Он пожимает плечами.
— Обычно я прав.
— Ты хуже, чем папа. Ты никогда не одобришь того, с кем я встречаюсь.
— Это неправда, — говорит он, нахмурив брови. Он смотрит на закрывающуюся за мной дверь и, прежде чем я обернусь, смотрит мне в глаза. — Пока он хороший парень, а не игрок, участвующий в странном дерьме, я одобряю.
— Одобряешь что? — спрашивает Оливер, голос которого заставляет меня дрожать. Я встаю и направляюсь на кухню, оглядываясь назад и приветствуя его улыбкой.
— Вик говорит мне: с кем я могу и не могу встречаться. Не волнуйся, пока тебя нет в списке претендентов.

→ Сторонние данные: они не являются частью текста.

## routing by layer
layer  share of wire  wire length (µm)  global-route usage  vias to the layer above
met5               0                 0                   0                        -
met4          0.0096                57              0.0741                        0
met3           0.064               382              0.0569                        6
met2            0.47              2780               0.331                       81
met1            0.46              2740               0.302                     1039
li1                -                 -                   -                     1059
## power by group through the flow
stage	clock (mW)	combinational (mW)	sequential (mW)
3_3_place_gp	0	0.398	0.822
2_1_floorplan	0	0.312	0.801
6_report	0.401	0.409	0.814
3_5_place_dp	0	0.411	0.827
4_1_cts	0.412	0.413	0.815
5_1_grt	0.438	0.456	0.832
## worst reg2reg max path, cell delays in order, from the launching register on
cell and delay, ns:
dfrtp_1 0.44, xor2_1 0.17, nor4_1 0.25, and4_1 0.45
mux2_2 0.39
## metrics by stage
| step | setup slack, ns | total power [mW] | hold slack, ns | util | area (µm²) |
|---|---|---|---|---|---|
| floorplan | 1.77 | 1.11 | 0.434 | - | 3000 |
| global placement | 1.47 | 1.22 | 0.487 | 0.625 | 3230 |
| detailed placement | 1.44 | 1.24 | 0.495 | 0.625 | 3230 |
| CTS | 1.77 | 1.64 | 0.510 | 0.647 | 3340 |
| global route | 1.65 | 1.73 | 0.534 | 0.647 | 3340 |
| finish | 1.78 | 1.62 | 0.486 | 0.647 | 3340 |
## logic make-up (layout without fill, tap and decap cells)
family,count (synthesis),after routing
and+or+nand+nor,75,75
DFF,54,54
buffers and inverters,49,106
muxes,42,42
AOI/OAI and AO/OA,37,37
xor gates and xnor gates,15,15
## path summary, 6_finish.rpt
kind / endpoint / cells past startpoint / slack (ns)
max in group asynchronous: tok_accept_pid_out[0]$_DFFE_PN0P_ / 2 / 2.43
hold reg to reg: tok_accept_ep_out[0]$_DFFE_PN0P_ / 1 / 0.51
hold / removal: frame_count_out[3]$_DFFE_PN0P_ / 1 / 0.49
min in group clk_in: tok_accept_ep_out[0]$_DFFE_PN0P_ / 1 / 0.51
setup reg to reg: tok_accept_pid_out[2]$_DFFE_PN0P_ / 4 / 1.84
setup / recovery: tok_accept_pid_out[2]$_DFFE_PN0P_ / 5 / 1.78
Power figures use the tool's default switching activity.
$ cat config.mk
export PLATFORM = sky130hd
export DESIGN_NAME = two_bit_io_port
export DESIGN_NICKNAME = d
export VERILOG_FILES = /design/src/io_port_pkg.sv /design/src/pin_sync.sv /design/src/two_bit_io_port.sv
export SDC_FILE = /design/constraint.sdc
export NUM_CORES = 1
export LEC_CHECK = 0
export CORE_MARGIN = 2
export CORE_UTILIZATION = 55
export CTS_CLUSTER_DIAMETER = 30
export DETAILED_ROUTE_END_ITERATION = 10
export DONT_BUFFER_PORTS = 1
export PLACE_DENSITY_LB_ADDON = 0.25
export SETUP_SLACK_MARGIN = 0.3
export SYNTH_ARGS = -nofsm -noshare
export SYNTH_HDL_FRONTEND = slang
export SYNTH_SLANG_ARGS = --single-unit
$ cat constraint.sdc
create_clock -name pclk -period 1.05 [get_ports pclk]
set_input_delay 0.1575 -clock pclk [delete_from_list [all_inputs] [get_ports pclk]]
set_output_delay 0.1575 -clock pclk [all_outputs]
set_load 0.005 [all_outputs]
$ cat src/io_port_pkg.sv
// Operation
// - Two bidirectional pins, indexed 1 and 0, each with direction and data bit
// - Direction one drives pin from data bit; zero makes it input, driver off
// - Direction register is write-only; every read returns all ones
// - Bits 7 to 2 of both registers read as one and ignore writes
// - Direction register resets to FC, both pins inputs
// - Data register resets to FC, both data bits zero
// - Data register holds output values, software writes and reads both bits
// - Output pins read back the stored data bit, not the pin level
// - Input pins read back the sampled pin level
// - Reset high impedance; sleep holds; standby, watch, subactive float; active normal
package io_port_pkg;
    localparam int          PIN_COUNT      = 2;
    localparam int          REG_WIDTH      = 8;
    localparam logic [15:0] DATA_OFFSET    = 16'hFFDA;
    localparam logic [15:0] DIR_OFFSET     = 16'hFFEA;
    localparam logic [15:0] MODE_OFFSET    = 16'hFFF0;
    localparam logic [7:0]  DATA_RESET     = 8'hFC;
    localparam logic [7:0]  DIR_RESET      = 8'hFC;
    localparam logic [7:0]  RESERVED_ONES  = 8'hFC;
    localparam logic [7:0]  ALL_ONES       = 8'hFF;

    typedef enum logic [2:0] {
        MODE_ACTIVE    = 3'h0,
        MODE_SLEEP     = 3'h1,
        MODE_STANDBY   = 3'h3,
        MODE_WATCH     = 3'h2,
        MODE_SUBACTIVE = 3'h6
    } power_mode_t;
endpackage

$ cat src/pin_sync.sv
`timescale 1ns/10ps
module pin_sync #(
    parameter int WIDTH = 2
) (
    input  wire logic             pclk,
    input  wire logic             presetn,
    input  wire logic [WIDTH-1:0] async_in,
    output logic      [WIDTH-1:0] sync_out
);
    logic [WIDTH-1:0] stage_q;

    // Two-stage synchroniser
    always_ff @(posedge pclk or negedge presetn) begin
        if (!presetn) begin
            stage_q  <= '0;
            sync_out <= '0;
        end else begin
            stage_q  <= async_in;
            sync_out <= stage_q;
        end
    end
endmodule

$ cat src/two_bit_io_port.sv
`timescale 1ns/10ps
module two_bit_io_port #(
    parameter int PINS = io_port_pkg::PIN_COUNT
) (
    input  wire logic            pclk,
    input  wire logic            presetn,
    input  wire logic            psel,
    input  wire logic            penable,
    input  wire logic            pwrite,
    input  wire logic [15:0]     paddr,
    input  wire logic [31:0]     pwdata,
    output logic      [31:0]     prdata,
    output logic                 pready,
    output logic                 pslverr,
    input  wire logic [PINS-1:0] port_pin_in,
    output logic      [PINS-1:0] port_pin_out,
    output logic      [PINS-1:0] port_pin_oe_n
);
    logic [PINS-1:0]   dir_q;
    logic [PINS-1:0]   data_q;
    logic [2:0]        mode_q;
    logic [PINS-1:0]   pin_sync;
    logic [PINS-1:0]   held_out_q;
    logic [PINS-1:0]   held_oe_n_q;
    logic              access;
    logic              wr_en;
    logic              hit_data;
    logic              hit_dir;
    logic              hit_mode;
    logic [7:0]        data_view;
    logic [31:0]       rdata_d;

    function automatic logic [7:0] with_reserved(input logic [PINS-1:0] v);
        with_reserved = io_port_pkg::RESERVED_ONES | {{(8-PINS){1'b0}}, v};
    endfunction

    assign access   = psel && penable;
    assign wr_en    = access && pwrite;
    assign pready   = 1'b1;
    assign pslverr  = 1'b0;

    always_comb begin
        hit_data = 1'b0;
        hit_dir  = 1'b0;
        hit_mode = 1'b0;
        if (paddr == io_port_pkg::DATA_OFFSET) begin
            hit_data = 1'b1;
        end else if (paddr == io_port_pkg::DIR_OFFSET) begin
            hit_dir = 1'b1;
        end else if (paddr == io_port_pkg::MODE_OFFSET) begin
            hit_mode = 1'b1;
        end
    end

    pin_sync #(
        .WIDTH (PINS)
    ) u_sync (
        .pclk     (pclk),
        .presetn  (presetn),
        .async_in (port_pin_in),
        .sync_out (pin_sync)
    );

    // Direction register
    always_ff @(posedge pclk or negedge presetn) begin
        if (!presetn) begin
            dir_q <= io_port_pkg::DIR_RESET[PINS-1:0];
        end else if (wr_en && hit_dir) begin
            dir_q <= pwdata[PINS-1:0];
        end
    end

    // Data register
    always_ff @(posedge pclk or negedge presetn) begin
        if (!presetn) begin
            data_q <= io_port_pkg::DATA_RESET[PINS-1:0];
        end else if (wr_en && hit_data) begin
            data_q <= pwdata[PINS-1:0];
        end
    end

    // Power mode register
    always_ff @(posedge pclk or negedge presetn) begin
        if (!presetn) begin
            mode_q <= io_port_pkg::MODE_ACTIVE;
        end else if (wr_en && hit_mode) begin
            mode_q <= pwdata[2:0];
        end
    end

    // Per-pin readback selects latched data or pin level
    always_comb begin
        data_view = with_reserved((dir_q & data_q) | (~dir_q & pin_sync));
    end

    always_comb begin
        rdata_d = 32'h0000_0000;
        if (hit_data) begin
            rdata_d = {24'h00_0000, data_view};
        end else if (hit_dir) begin
            rdata_d = {24'h00_0000, io_port_pkg::ALL_ONES};
        end else if (hit_mode) begin
            rdata_d = {29'h0000_0000, mode_q};
        end
    end

    always_ff @(posedge pclk or negedge presetn) begin
        if (!presetn) begin
            prdata <= 32'h0000_0000;
        end else if (psel && !penable && !pwrite) begin
            prdata <= rdata_d;
        end
    end

    // Pin drive per mode; sleep holds what was driven
    always_ff @(posedge pclk or negedge presetn) begin
        if (!presetn) begin
            held_out_q  <= '0;
            held_oe_n_q <= '1;
        end else begin
            case (mode_q)
                io_port_pkg::MODE_ACTIVE: begin
                    held_out_q  <= data_q;
                    held_oe_n_q <= ~dir_q;
                end
                io_port_pkg::MODE_SLEEP: begin
                    held_out_q  <= held_out_q;
                    held_oe_n_q <= held_oe_n_q;
                end
                default: begin
                    held_out_q  <= '0;
                    held_oe_n_q <= '1;
                end
            endcase
        end
    end

    assign port_pin_out  = held_out_q;
    assign port_pin_oe_n = held_oe_n_q;

    property p_dir_reads_ones;
        @(posedge pclk) disable iff (!presetn)
        (psel && !penable && !pwrite && hit_dir) |=> (prdata == 32'h0000_00FF);
    endproperty
    a_dir_reads_ones: assert property (p_dir_reads_ones) else $error("dir read not ones");

    property p_reserved_ones;
        @(posedge pclk) disable iff (!presetn)
        (psel && !penable && !pwrite && hit_data) |=> (prdata[7:2] == 6'h3F);
    endproperty
    a_reserved_ones: assert property (p_reserved_ones) else $error("reserved not one");

    property p_out_reads_data;
        @(posedge pclk) disable iff (!presetn)
        (psel && !penable && !pwrite && hit_data && dir_q[0])
            |=> (prdata[0] == $past(data_q[0]));
    endproperty
    a_out_reads_data: assert property (p_out_reads_data) else $error("out read wrong");

    property p_in_reads_pin;
        @(posedge pclk) disable iff (!presetn)
        (psel && !penable && !pwrite && hit_data && !dir_q[1])
            |=> (prdata[1] == $past(pin_sync[1]));
    endproperty
    a_in_reads_pin: assert property (p_in_reads_pin) else $error("in read wrong");

    property p_dir_write;
        @(posedge pclk) disable iff (!presetn)
        (wr_en && hit_dir) |=> (dir_q == $past(pwdata[PINS-1:0]));
    endproperty
    a_dir_write: assert property (p_dir_write) else $error("dir write lost");

    property p_data_write;
        @(posedge pclk) disable iff (!presetn)
        (wr_en && hit_data) |=> (data_q == $past(pwdata[PINS-1:0]));
    endproperty
    a_data_write: assert property (p_data_write) else $error("data write lost");

    property p_active_drive;
        @(posedge pclk) disable iff (!presetn)
        (mode_q == io_port_pkg::MODE_ACTIVE && $stable(mode_q))
            |=> (port_pin_oe_n == ~$past(dir_q) && port_pin_out == $past(data_q));
    endproperty
    a_active_drive: assert property (p_active_drive) else $error("active drive wrong");

    property p_standby_float;
        @(posedge pclk) disable iff (!presetn)
        (mode_q == io_port_pkg::MODE_STANDBY) |=> (port_pin_oe_n == '1);
    endproperty
    a_standby_float: assert property (p_standby_float) else $error("standby drives");

    property p_sleep_hold;
        @(posedge pclk) disable iff (!presetn)
        (mode_q == io_port_pkg::MODE_SLEEP && $past(mode_q) == io_port_pkg::MODE_SLEEP)
            |=> $stable(port_pin_oe_n);
    endproperty
    a_sleep_hold: assert property (p_sleep_hold) else $error("sleep not held");

    property p_sync_delay;
        @(posedge pclk) disable iff (!presetn)
        1'b1 |-> ##2 (pin_sync == $past(port_pin_in, 2));
    endproperty
    a_sync_delay: assert property (p_sync_delay) else $error("sync delay wrong");
endmodule
--- config.mk ---
export PLATFORM = sky130hd
export DESIGN_NAME = rroe_exec
export DESIGN_NICKNAME = d
export VERILOG_FILES = /design/src/verilog/rroe_pkg.sv /design/src/verilog/rroe_rotate.sv /design/src/verilog/rroe_exec.sv
export SDC_FILE = /design/constraint.sdc
export NUM_CORES = 1
export LEC_CHECK = 0
export BUFFER_PORTS_ARGS = -buffer_cell sky130_fd_sc_hd__buf_2
export CAP_MARGIN = 5
export CORE_MARGIN = 3
export CORE_UTILIZATION = 47
export DETAILED_ROUTE_END_ITERATION = 10
export GPL_TIMING_DRIVEN = 0
export PLACE_DENSITY = 0.79
export SYNTH_ARGS = -nofsm -noshare
export SYNTH_HDL_FRONTEND = slang
export SYNTH_HIERARCHICAL = 1
export SYNTH_SLANG_ARGS = --single-unit
--- constraint.sdc ---
create_clock -name REF_CLK -period 2.16 [get_ports REF_CLK]
set_input_delay 0.216 -clock REF_CLK [delete_from_list [all_inputs] [get_ports REF_CLK]]
set_output_delay 0.216 -clock REF_CLK [all_outputs]
set_load 0.005 [all_outputs]
--- src/verilog/rroe_pkg.sv ---
package rroe_pkg;

	// Instruction classes handled by this executor
	typedef enum logic [2:0] {
		idle_op,
		return_from_interrupt_op,
		return_with_literal_op,
		subroutine_exit_op,
		rotate_left_carry_op
	} rroe_op_t;

	// Execution phase of the current instruction
	typedef enum logic {
		ST_READY,
		ST_SECOND
	} rroe_state_t;

	// Default widths
	localparam int PC_WIDTH = 13;
	localparam int DATA_WIDTH = 8;
	localparam int FADDR_WIDTH = 7;

	// Bit position of global_interrupt_enable in interrupt_control_register
	localparam int GIE_BIT = 7;

	// Destination select encodings for rotate
	localparam logic DEST_ACC = 1'h0;
	localparam logic DEST_FILE = 1'h1;

	// Reset values
	localparam logic [7:0] ACC_RST = 8'h00;
	localparam logic [7:0] ICR_RST = 8'h00;
	localparam logic CARRY_RST = 1'h0;

	// Cycle counts per instruction
	localparam int CYC_SINGLE = 1;
	localparam int CYC_RETURN = 2;

endpackage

Вик громко смеется и бормочет что-то о том, что «еще не день». В то время как Оливер просто смотрит на меня, как будто он не может поверить, что я только что сказала это. Вместо этого я переключаю свое внимание на кладовку и сортирую хлопья. Я не знаю, из-за чего я так злюсь, но кажется, что каждый раз, когда мое сердце откликается на Оливера, все внутри меня сходит с ума. Я и так уже схожу с ума. Мое и без того сомнительное суждение исчезает. И, наконец, собственническая фишка, о которой я никогда не подозревала, – на поверхности. Единственное, что я помню, это то, что Бобби упомянул «ночь Грейс» и этого достаточно, чтобы я захотела бросить что-то в человека, который даже не мой.